Debate / Meeting
Kaira Cabañas : art brut et art moderne au Brésil
Parole à l'histoire de l'art
02 Oct 2014
The event is over
In July 1945 Jean Dubuffet initiated his search for art brut, a type of art outside the fine art tradition, and was attracted by the drawings of mental patients. In this lecture I present similar material, but from a different cultural context. The research stems from my current book-length study “Expressive Restraint: Modern Art and Madness in Brazil and Beyond.” With this work, I explore psychiatric patients’ work and how its reception informs the understanding and practice of modern art and its institutions in Brazil. At the center of this interdisciplinary account stand two prominent psychiatrists: Osório Cesar and Nise da Silveira. Both advocated non-aggressive psychiatric treatment, principally through the creation of painting studios for their patients. In the 1920s in São Paulo, Dr.
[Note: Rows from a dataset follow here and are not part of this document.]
## config.mk

```make
export PLATFORM = sky130hd
export DESIGN_NAME = byte_core_instruction_decode
export DESIGN_NICKNAME = d
export VERILOG_FILES = /design/src/byte_core_pkg.sv /design/src/cycle_phase_divider.sv /design/src/bank_address_former.sv /design/src/byte_core_instruction_decode.sv
export SDC_FILE = /design/constraint.sdc
export NUM_CORES = 1
export LEC_CHECK = 0
export ABC_AREA = 1
export BUFFER_PORTS_ARGS = -buffer_cell sky130_fd_sc_hd__buf_2
export CORE_MARGIN = 5
export CORE_UTILIZATION = 52
export DETAILED_ROUTE_END_ITERATION = 10
export PLACE_DENSITY_LB_ADDON = 0.08
export SYNTH_ARGS = -nofsm -noshare
export SYNTH_HDL_FRONTEND = slang
export SYNTH_SLANG_ARGS = --single-unit
export TNS_END_PERCENT = 30
```

## constraint.sdc

```tcl
create_clock -name clk_sys -period 2.61 [get_ports clk_sys]
set_clock_uncertainty 0.1 [all_clocks]
set_input_delay 0.783 -clock clk_sys [delete_from_list [all_inputs] [get_ports clk_sys]]
set_output_delay 0.783 -clock clk_sys [all_outputs]
set_load 0.02 [all_outputs]
```

## src/byte_core_pkg.sv

```systemverilog
// shared constants and types for the byte core instruction decoder
package byte_core_pkg;
   localparam int CLK_PERIOD_NS = 4;
   localparam int CYCLE_PERIODS = 4;
   localparam int INSTR_CYCLE_NS = CYCLE_PERIODS * CLK_PERIOD_NS;
   localparam int WORD_W = 16;
   localparam int PC_W = 21;
   localparam int BANK_W = 4;
   localparam int FADDR_W = 12;
   // field positions within one program word
   localparam int OPC_HI = 15;
   localparam int OPC_LO = 12;
   localparam int DEST_BIT = 9;
   localparam int ACCESS_BIT = 8;
   localparam int BIT_LO = 9;
   localparam int PTR_LO = 4;
   localparam int CALL_BIT = 8;
   localparam int RET_BIT = 0;
   // opcode patterns
   localparam logic [3:0] NIB_SECOND = 4'hF;
   localparam logic [3:0] NIB_BIT_CLEAR = 4'h9;
   localparam logic [3:0] NIB_MOVE_FF = 4'hC;
   localparam logic [3:0] NIB_LIT_CTRL = 4'h0;
   localparam logic [3:0] NIB_WIDE = 4'hE;
   localparam logic [3:0] NIB_BYTE_LO = 4'h1;
   localparam logic [3:0] NIB_BYTE_HI = 4'h6;
   localparam logic [3:0] NIB_BIT_LO = 4'h7;
   localparam logic [3:0] NIB_BIT_HI = 4'hB;
   localparam logic [7:0] HI_BRANCH_NEG = 8'hE6;
   localparam logic [7:0] HI_GOTO = 8'hEF;
   localparam logic [6:0] HI_CALL = 7'h76;
   localparam logic [9:0] HI_LOAD_PTR = 10'h3B8;
   // access bank split
   localparam logic [7:0] ACCESS_SPLIT = 8'h60;
   localparam logic [3:0] ACCESS_LOW_BANK = 4'h0;
   localparam logic [3:0] ACCESS_HIGH_BANK = 4'hF;
   localparam logic [PC_W-1:0] PC_RESET = 21'h000000;
   localparam logic [PC_W-1:0] PC_STEP = 21'h000002;

   typedef enum logic [3:0] {
      CLS_BYTE = 4'b0001,
      CLS_BIT = 4'b0010,
      CLS_LIT = 4'b0100,
      CLS_CTRL = 4'b1000
   } op_class_t;

   typedef enum logic [2:0] {
      ST_EXEC = 3'b001,
      ST_SECOND = 3'b010,
      ST_FLUSH = 3'b100
   } exec_state_t;
endpackage

```

## src/cycle_phase_divider.sv

```systemverilog
// divides the clock into instruction cycles of fixed oscillator periods
`timescale 1ns/1ps
module cycle_phase_divider import byte_core_pkg::*; #(
   parameter int PERIODS = CYCLE_PERIODS
) (
   input wire logic clk_sys,
   input wire logic rst,
   output logic cycle_en,
   output logic [$clog2(PERIODS)-1:0] phase
);
   typedef struct packed {
      logic [$clog2(PERIODS)-1:0] cnt;
   } div_state_t;

   div_state_t r_reg;
   div_state_t r_next;
   localparam logic [$clog2(PERIODS)-1:0] LAST =
      ($clog2(PERIODS))'(PERIODS - 1);

   always_comb begin
      r_next = r_reg;
      if (r_reg.cnt == LAST) begin
         r_next.cnt = '0;
      end else begin
         r_next.cnt = r_reg.cnt + 1'b1;
      end
   end

   always_ff @(posedge clk_sys) begin
      if (rst) begin
         r_reg <= '0;
      end else begin
         r_reg <= r_next;
      end
   end

   assign cycle_en = (r_reg.cnt == LAST);
   assign phase = r_reg.cnt;
endmodule

```

## src/bank_address_former.sv

```systemverilog
// forms the full file address from the operand and bank selection
`timescale 1ns/1ps
module bank_address_former import byte_core_pkg::*; (
   input wire logic [7:0] file_sel,
   input wire logic access_sel,
   input wire logic [BANK_W-1:0] bank_select_register,
   output logic [FADDR_W-1:0] file_addr
);
   always_comb begin
      if (access_sel) begin
         file_addr = {bank_select_register, file_sel};
      end else if (file_sel < ACCESS_SPLIT) begin
         file_addr = {ACCESS_LOW_BANK, file_sel};
      end else begin
         file_addr = {ACCESS_HIGH_BANK, file_sel};
      end
   end
endmodule

```

## src/byte_core_instruction_decode.sv

```systemverilog
// instruction decode and execution timing for the 8-bit core
`timescale 1ns/1ps
module byte_core_instruction_decode import byte_core_pkg::*; (
   input wire logic clk_sys,
   input wire logic rst,
   input wire logic [WORD_W-1:0] prog_word,
   input wire logic negative_flag,
   input wire logic [BANK_W-1:0] bank_select_register,
   output logic [PC_W-1:0] prog_addr,
   output logic cycle_en,
   output logic [1:0] cycle_phase,
   output logic exec_valid,
   output op_class_t op_class,
   output logic [FADDR_W-1:0] file_addr,
   output logic working_register_write,
   output logic file_write,
   output logic [2:0] bit_index,
   output logic bit_clear_file,
   output logic [7:0] literal_value,
   output logic [1:0] pointer_sel,
   output logic indirect_pointer_register_write,
   output logic [FADDR_W-1:0] pointer_value,
   output logic call_mode,
   output logic [1:0] table_mode,
   output logic nop_exec
);
   typedef struct packed {
      exec_state_t st;
      logic [PC_W-1:0] pc;
      logic [WORD_W-1:0] first;
      logic exec_valid;
      op_class_t cls;
      logic [FADDR_W-1:0] faddr;
      logic working_register_wr;
      logic file_wr;
      logic [2:0] bit_idx;
      logic bclr;
      logic [7:0] lit;
      logic [1:0] ptr_sel;
      logic ptr_wr;
      logic [FADDR_W-1:0] ptr_val;
      logic call_mode;
      logic [1:0] tbl_mode;
      logic nop_exec;
   } core_state_t;

   core_state_t r_reg;
   core_state_t r_next;
   logic [FADDR_W-1:0] bank_addr;
   logic [3:0] nib;
   logic is_second;
   logic is_goto;
   logic is_call;
   logic is_load_ptr;
   logic is_move_ff;
   logic is_double;
   logic is_bclr;
   logic is_bneg;
   op_class_t cls_now;
   logic [PC_W-1:0] pc_seq;
   logic [PC_W-1:0] pc_bneg;
   logic [PC_W-1:0] pc_far;

   cycle_phase_divider #(
      .PERIODS(CYCLE_PERIODS)
   ) u_div (
      .clk_sys(clk_sys),
      .rst(rst),
      .cycle_en(cycle_en),
      .phase(cycle_phase)
   );

   bank_address_former u_bank (
      .file_sel(prog_word[7:0]),
      .access_sel(prog_word[ACCESS_BIT]),
      .bank_select_register(bank_select_register),
      .file_addr(bank_addr)
   );

   // opcode field selects the operation group
   assign nib = prog_word[OPC_HI:OPC_LO];
   assign is_second = (nib == NIB_SECOND);
   assign is_goto = (prog_word[15:8] == HI_GOTO);
   assign is_call = (prog_word[15:9] == HI_CALL);
   assign is_load_ptr = (prog_word[15:6] == HI_LOAD_PTR);
   assign is_move_ff = (nib == NIB_MOVE_FF);
   assign is_double = is_goto | is_call | is_load_ptr | is_move_ff;
   assign is_bclr = (nib == NIB_BIT_CLEAR);
   assign is_bneg = (prog_word[15:8] == HI_BRANCH_NEG);

   always_comb begin
      if (nib == NIB_LIT_CTRL && prog_word[11]) begin
         cls_now = CLS_LIT;
      end else if (nib == NIB_LIT_CTRL) begin
         cls_now = CLS_CTRL;
      end else if (nib >= NIB_BYTE_LO && nib <= NIB_BYTE_HI) begin
         cls_now = CLS_BYTE;
      end else if (nib >= NIB_BIT_LO && nib <= NIB_BIT_HI) begin
         cls_now = CLS_BIT;
      end else if (is_move_ff) begin
         cls_now = CLS_BYTE;
      end else if (is_load_ptr) begin
         cls_now = CLS_LIT;
      end else begin
         cls_now = CLS_CTRL;
      end
   end

   assign pc_seq = r_reg.pc + PC_STEP;
   // offset is in words, so it doubles into a byte address
   assign pc_bneg = pc_seq +
      {{(PC_W-9){prog_word[7]}}, prog_word[7:0], 1'b0};
   assign pc_far = PC_W'({prog_word[11:0], r_reg.first[7:0], 1'b0});

   always_comb begin
      r_next = r_reg;
      r_next.exec_valid = 1'b0;
      r_next.working_register_wr = 1'b0;
      r_next.file_wr = 1'b0;
      r_next.bclr = 1'b0;
      r_next.ptr_wr = 1'b0;
      r_next.nop_exec = 1'b0;
      // all work happens once per instruction cycle
      if (cycle_en) begin
         r_next.exec_valid = 1'b1;
         case (r_reg.st)
            ST_EXEC: begin
               r_next.pc = pc_seq;
               r_next.cls = cls_now;
               r_next.faddr = bank_addr;
               r_next.bit_idx = prog_word[11:BIT_LO];
               r_next.lit = prog_word[7:0];
               r_next.call_mode = prog_word[RET_BIT];
               r_next.tbl_mode = prog_word[1:0];
               if (is_second) begin
                  r_next.nop_exec = 1'b1;
               end else if (is_double) begin
                  // first half only, no write strobe or exec_valid is raised yet
                  r_next.first = prog_word;
                  r_next.st = ST_SECOND;
                  r_next.exec_valid = 1'b0;
               end else begin
                  case (cls_now)
                     CLS_BYTE: begin
                        r_next.working_register_wr = ~prog_word[DEST_BIT];
                        r_next.file_wr = prog_word[DEST_BIT];
                     end
                     CLS_BIT: begin
                        r_next.bclr = is_bclr;
                     end
                     CLS_LIT: begin
                        r_next.lit = prog_word[7:0];
                     end
                     CLS_CTRL: begin
                        if (is_bneg && negative_flag) begin
                           r_next.pc = pc_bneg;
                           r_next.st = ST_FLUSH;
                        end
                     end
                     default: begin
                        r_next.nop_exec = 1'b1;
                     end
                  endcase
               end
            end
            ST_SECOND: begin
               r_next.st = ST_EXEC;
               r_next.pc = pc_seq;
               if (r_reg.first[15:6] == HI_LOAD_PTR) begin
                  r_next.ptr_wr = 1'b1;
                  r_next.ptr_sel = r_reg.first[PTR_LO+1:PTR_LO];
                  r_next.ptr_val = {r_reg.first[3:0], prog_word[7:0]};
               end else if (r_reg.first[OPC_HI:OPC_LO] == NIB_MOVE_FF) begin
                  r_next.file_wr = 1'b1;
                  r_next.faddr = prog_word[FADDR_W-1:0];
               end else begin
                  r_next.pc = pc_far;
                  r_next.call_mode = r_reg.first[CALL_BIT];
               end
            end
            ST_FLUSH: begin
               // pipeline refill cycle does nothing
               r_next.nop_exec = 1'b1;
               r_next.st = ST_EXEC;
            end
            default: begin
               r_next.st = ST_EXEC;
            end
         endcase
      end
   end

   always_ff @(posedge clk_sys) begin
      if (rst) begin
         r_reg <= '0;
         r_reg.st <= ST_EXEC;
         r_reg.cls <= CLS_CTRL;
         r_reg.pc <= PC_RESET;
      end else begin
         r_reg <= r_next;
      end
   end

   assign prog_addr = r_reg.pc;
   assign exec_valid = r_reg.exec_valid;
   assign op_class = r_reg.cls;
   assign file_addr = r_reg.faddr;
   assign working_register_write = r_reg.working_register_wr;
   assign file_write = r_reg.file_wr;
   assign bit_index = r_reg.bit_idx;
   assign bit_clear_file = r_reg.bclr;
   assign literal_value = r_reg.lit;
   assign pointer_sel = r_reg.ptr_sel;
   assign indirect_pointer_register_write = r_reg.ptr_wr;
   assign pointer_value = r_reg.ptr_val;
   assign call_mode = r_reg.call_mode;
   assign table_mode = r_reg.tbl_mode;
   assign nop_exec = r_reg.nop_exec;

   logic exec_now;
   assign exec_now = cycle_en && (r_reg.st == ST_EXEC);
endmodule

```

Word-level counts from Yosys, hierarchy flattened:

Cells that the tools add are included.

* reductions and logical operators: 19
* bitwise operators: 10
* $lt $le $gt $ge: 5
* equality and inequality tests: 23
* mux-type cells: 37
* add/sub/neg operators: 3

Operators by type and width (count)
* $mux W21: 3
* $mux W12: 4
* $mux W24: 2
* $pmux W21 S2: 1
* $mux W41: 1
* $mux W4: 6
* $pmux W12 S2: 1
* $add A21 B2 Y21 const B: 1
* $add A21 B21 Y21: 1
* $eq A10 B10 Y1 const B: 2
* $eq A4 B4 Y1 const B: 5
* $mux W17: 1
* $eq A8 B8 Y1 const B: 2
* $reduce_and A4 Y1: 4
* $mux W13: 1
* $reduce_or A6 Y1: 2
* $mux W1: 10
* $lt A8 B7 Y1 const B: 1
* $mux W8: 1
* $ne A2 B2 Y1 const B: 4
* $eq A7 B7 Y1 const B: 1
* $not A1 Y1: 7
* $mux W3: 2
* $pmux W1 S2: 3
* 24 further kinds: 31

* bits in registers: 92
* word-level logic and storage cells: 115

Depth between registers and ports, before layout:

* depth in word-level cells: 13
* mapped depth: 21
* gate-level depth less buffers: 21

By module:

From an unflattened synthesis, not the netlist that was laid out.

* cells, all modules: 926
* area, all modules: 6093.3 µm²

Modules (own cells, without submodules)
* byte_core_instruction_decode: area each 5906.9 µm², instances 1, cells each 896, seq. area each 1741.7 µm²
* bank_address_former: area each 111.4 µm², instances 1, cells each 21, seq. area each 0.0 µm²
* cycle_phase_divider: area each 75.1 µm², instances 1, cells each 9, seq. area each 40.0 µm²

Worst setup path after synthesis:

OpenSTA, ideal clock, no wires.

* path type: register to register
* start point: register r_reg, in the netlist prog_addr[1]
* end point: register r_reg, in the netlist prog_addr[20]
* library setup time: 0.119 ns
* path buffers: 0
* slack: -0.156 ns
* data required time: 2.391 ns
* arrival time: 2.547 ns
* period minus slack after synthesis: 2.766 ns
* cell stages (with the launch flop): 22
* path through: dfxtp_1 -> ha_1 -> nand3_1 -> inv_1 -> nand2_1 -> nor2_1 -> nand2_1 -> o21ai_0 -> inv_1 -> ha_1 -> nand2_1 -> nand2_1 -> nand2_1 -> nand2_1 -> a21oi_1 -> nand2_1 -> nor2_1 -> inv_1 -> nand2_1 -> nand3_1 -> nand2_1 -> a21oi_1

* word-level cells in the longest chain between the ends: 7
* elaborated cells between the ends (all ways): 9

RTL lines
* start: declaration: RTL line byte_core_instruction_decode.sv:47 `core_state_t r_reg;`
* start signal: assignment: RTL line byte_core_instruction_decode.sv:200 `r_reg <= r_next;`
* $add A21 B2 Y21 *: RTL line byte_core_instruction_decode.sv:109 `assign pc_seq = r_reg.pc + PC_STEP;`
* $add A21 B21 Y21: RTL line byte_core_instruction_decode.sv:111 `assign pc_bneg = pc_seq +`
* $mux W24: RTL line byte_core_instruction_decode.sv:155 `if (is_bneg && negative_flag) begin`
* $mux W24: RTL line byte_core_instruction_decode.sv:143 `case (cls_now)`
* $mux W21: RTL line byte_core_instruction_decode.sv:137 `end else if (is_double) begin`
* $mux W41: RTL line byte_core_instruction_decode.sv:135 `if (is_second) begin`
* $pmux W21 S2 *: RTL line byte_core_instruction_decode.sv:126 `case (r_reg.st)`

Every way passes the cells marked *; elsewhere a longest branch is shown, timed or not. The select of a mux whose other input is x is not followed.
A chain may end at the register's enable or synchronous reset.

Worst setup path after layout:

* start point: register r_reg, in the netlist prog_addr[2]
* end point: register r_reg, in the netlist prog_addr[20]

Same word-level chain as after synthesis.

==> flow_summary.ini <==
[timing]
drv_slew = 0
fin_crit_sh = 1.054
final-setup-viol-count = 11
layout_setup_ws_ns = -0.1404
post-route-min-period_ns = 2.750
relSlewSlack = 0.4842
timing_worst_slew_pin_value_ns = 0.7728
max_freq_mhz = 363.6
final_hold_viol_count = 0
rsz_0062_raised_after_global_routing = true
fin_worst_hold_slack_ns = 0.3425

[synthesis]
synth_enable_flop_cells = 0
synth_warn = 0
synth_flop_cell = sky130_fd_sc_hd__dfxtp_1
proportion_of_synthesized_chip_area_in_sequential_cells = 0.2906
netlist_area_mm2 = 0.006132
ys_ff_latch = 89
syn_avg_cell_area_um2 = 6.716
synth_unique_cells = 45
postSynth.asyncResetShare = 0
postSynthNetCount = 962
synthesis.instances = 913

[min_path]
timing.hold.worst_endpoint = u_div.phase[0]
hp-start = u_div.phase[0]
hold_path.class = reg2reg
worst_hold_path.num_cells = 1

[pwr]
power_report.internal_total_mw = 2.547
leakage_power_nw = 4.001
power.density_cell_area_mw_per_mm2 = 469.7
power_switching_share = 0.3366
power.sequential.fraction = 0.381
power.share.combinational = 0.280
power.share.clock = 0.339
switching_power_mw = 1.293
peakVddDrop_uv = 549.2

[routing]
viasPerCell = 5.488
dr.pass1.iters = 5
drt.antenna.violating_nets = 0
detail_route.iter0.violations = 612
finalWirelength_mm = 21.01
drc_errors = 0
post_drt_wl_per_cell_um = 17.32
num_vias = 6657

[setup_path]
critPathRequiredTime_ns = 2.79
path_class = reg2reg
arrival_ns = 2.93
end_kind = flip-flop
timing.critical_path.slowest_stage_cell = sky130_fd_sc_hd__dfxtp_4
worst_setup_path_start_kind = flip-flop
worstReg2RegStart = prog_addr[2]
reg2reg_to = prog_addr[20]
timing.critical_path.cells = inv_2 > nor3_4 > nand3_2 > nor2_2 > xor2_1 > buf_4 > inv_4 > ha_4 > nand2_4 > nor3_4 > buf_4 > a21oi_2 > nand2_1 > nor2_2 > nand3_1 > nand3_2 > nand2_1 > a21oi_1
timing.reg2reg.setup_slack_ns = -0.14
worstPathMaxFanout = 5
critPathTopFamily = simple AND/OR/NAND/NOR gates
max_stage_delay_ns = 0.37
timing.critical_path.buf_inv = 4
r2r.worst_path.cells = 18

[clock_tree]
clock_tree_from_tritoncts = built
cts.hold.buffers_added = 0
htree_levels = 3
clk_pin_slew_ns = 0.07
clock_sink_count = 89
cts-root-buf = sky130_fd_sc_hd__clkbuf_16
clk_path_buf_depth = 2
insertion_delay_ns = 0.36
cts-buffers-inserted = 9

[final_layout]
final_common_cell = sky130_fd_sc_hd__nand2_1
layout.cells.most_common_list = sky130_fd_sc_hd__nand2_1 (147), sky130_fd_sc_hd__buf_4 (136), sky130_fd_sc_hd__a21oi_1 (95)
final_net_count = 1114
area_growth_syn_to_layout_pct = 33.30
antenna-diode-count = 0
post_route_cells_drive_above_1_share = 0.3738
largest_register_ff_count = 20
post-route-util = 0.7128

[place]
pre_cts_slack_ns = -0.3522
globalplace.congestion = 0.9789
io_buffer_count = 95
post-dp-hpwl_mm = 15.20

[status]
status = complete, but fails checks
violated_checks = setup timing

[global_routing]
grt_remaining_overflow = 0
overall_global_routing_resource_usage = 0.2871
wire_length_of_the_first_global_routing_pass_mm = 32.82
first_global_vias = 6261
grt_max_degree = 50
antenna_found_initial = 0

[floorplanning]
design.die.area_mm2 = 0.01406
row_count = 39
die-height_um = 118.6
core-area_mm2 = 0.01147
die-width_um = 118.6
floorplan.initialDensity = 0.5348
pin_count = 97

[flow_run]
total_of_max_cap_violations = 0
-- final cells by class --
cell class / instances / area, um2
multi-input combinational: 618 / 3894
timing repair buffer: 236 / 1573
fill: 948 / 3293
clock inverter: 7 / 70.07
sequential: 89 / 1807
tap: 143 / 178.9
inverter: 111 / 426.7
clock buffer: 9 / 225.2
-- synth_stat cells, types with 3 or more instances --
| cell | count | area (um2) |
|---|---|---|
| sky130_fd_sc_hd__nand2_1 | 166 | 623.1 |
| sky130_fd_sc_hd__a21oi_1 | 108 | 540.5 |
| sky130_fd_sc_hd__inv_1 | 105 | 394.1 |
| sky130_fd_sc_hd__o21ai_0 | 90 | 450.4 |
| sky130_fd_sc_hd__dfxtp_1 | 89 | 1782 |
| sky130_fd_sc_hd__buf_4 | 67 | 503.0 |
| sky130_fd_sc_hd__nor2_1 | 67 | 251.5 |
| sky130_fd_sc_hd__nand3_1 | 56 | 280.3 |
| sky130_fd_sc_hd__ha_1 | 25 | 312.8 |
| sky130_fd_sc_hd__clkbuf_1 | 17 | 63.81 |
| sky130_fd_sc_hd__xor2_1 | 15 | 131.4 |
| sky130_fd_sc_hd__nor3_1 | 14 | 70.07 |
| sky130_fd_sc_hd__a21o_1 | 8 | 60.06 |
| sky130_fd_sc_hd__a21oi_2 | 8 | 70.07 |
| sky130_fd_sc_hd__o21ai_1 | 8 | 40.04 |
| sky130_fd_sc_hd__a31oi_1 | 7 | 43.79 |
| sky130_fd_sc_hd__buf_2 | 7 | 35.03 |
| sky130_fd_sc_hd__nand4_1 | 6 | 37.54 |
| sky130_fd_sc_hd__o211ai_1 | 5 | 37.54 |
| sky130_fd_sc_hd__o21bai_1 | 4 | 30.03 |
| sky130_fd_sc_hd__xnor2_1 | 4 | 35.03 |
| sky130_fd_sc_hd__a41oi_1 | 3 | 26.28 |
| sky130_fd_sc_hd__buf_6 | 3 | 33.78 |
| sky130_fd_sc_hd__inv_2 | 3 | 11.26 |
| sky130_fd_sc_hd__nand3b_1 | 3 | 22.52 |
| sky130_fd_sc_hd__nor3_4 | 3 | 48.80 |
-- logic make-up after synthesis --
kind of cell	count (synthesis)	synth area share
AND/OR/NAND/NOR	327	0.2363
AO/OA/AOI/OAI	245	0.2181
buffers and inverters	206	0.1730
flip-flops	89	0.2906
adder cells (fa/ha/maj)	26	0.05427
XOR/XNOR	19	0.02714
other	1	0.0006115
-- power groups by stage --
stage / Sequential (mW) / Clock [mW] / Combinational (mW)
detailed placement: 1.49 / 0 / 0.899
CTS: 1.46 / 1.32 / 0.988
floorplan: 1.49 / 0 / 0.553
global placement: 1.49 / 0 / 0.892
finish: 1.46 / 1.30 / 1.08
global route: 1.47 / 1.37 / 1.16
-- routing by layer --
| layer | global-route usage | up-vias | wire (um) |
|---|---|---|---|
| met5 | 0 | - | 0 |
| met4 | 0.09072 | 0 | 541 |
| met3 | 0.06925 | 45 | 1733 |
| met2 | 0.4430 | 300 | 9450 |
| met1 | 0.3964 | 3068 | 9281 |
| li1 | - | 3244 | - |
-- through the flow --
step | std cells | TNS [ns] | power [mW] | instance area (um2)
after floorplan | 913 | -0.005872 | 2.045 | 6150
after global placement | 1183 | -4.154 | 2.379 | 7143
after detailed placement | 1183 | -4.126 | 2.388 | 7143
after CTS | 1205 | -0.2128 | 3.770 | 7883
after global routing | 1213 | -2.218 | 4.000 | 8174
final | 1213 | -0.6743 | 3.840 | 8174
-- how the worst max path moves through the flow --
stage,startpoint,end,cells after the start
2_1_floorplan,prog_addr[1],prog_addr[20],21
4_1_cts,prog_addr[3],prog_addr[20],19
6_report,prog_addr[2],prog_addr[20],18
5_1_grt,prog_addr[8],prog_addr[20],19
3_3_place_gp,prog_addr[2],prog_addr[9],14
3_5_place_dp,prog_addr[1],prog_addr[12],16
Cesar’s publications and collaborations with avant-garde artists such as Flávio de Carvalho had profound effects on discussions of modern art and creativity, while his patients’ work was summoned as an example of how to move beyond academic conventions in art. In the 1940s in Rio, leading art critic Mário Pedrosa’s reception of Dr. Silveira’s patients’ work deeply informed his theorization of Gestalt and modern aesthetic response. I argue that his ideas contributed to an understanding of modern geometric abstraction as expressive. Finally, the lecture offers a crucial transnational perspective by placing this history in relation to European developments. Psychiatric patients’ work was exhibited at the Museum of Modern Art São Paulo in 1949, one year after the museum’s founding. Given this fact, it is notable that other psychiatric collections such as the Prinzhorn collection were not featured in art museums in Europe until the 1960s. I thus trace key differences in the genealogy of the relationship between modernism and madness, as well as in the foundation of the modern art museum in Brazil and Europe.
Biography
Kaira M. Cabañas is an art historian and visiting professor in the Departamento de Letras at the Pontifical Catholic University of Rio de Janeiro, as well as the author of The Myth of Nouveau Réalisme: Art and the Performative in Postwar France (2013, Yale University Press). In 2012 she served as guest co-curator for the exhibition Specters of Artaud: Language and the Arts in the 1950s at the Museo Nacional Centro de Arte Reina Sofia. Cabañas’s writings, which include essays on postwar art and film in Europe and Latin America, have appeared in numerous museum catalogues and academic journals including the Les Cahiers du Musée national d’art moderne. She regularly contributes to Artforum.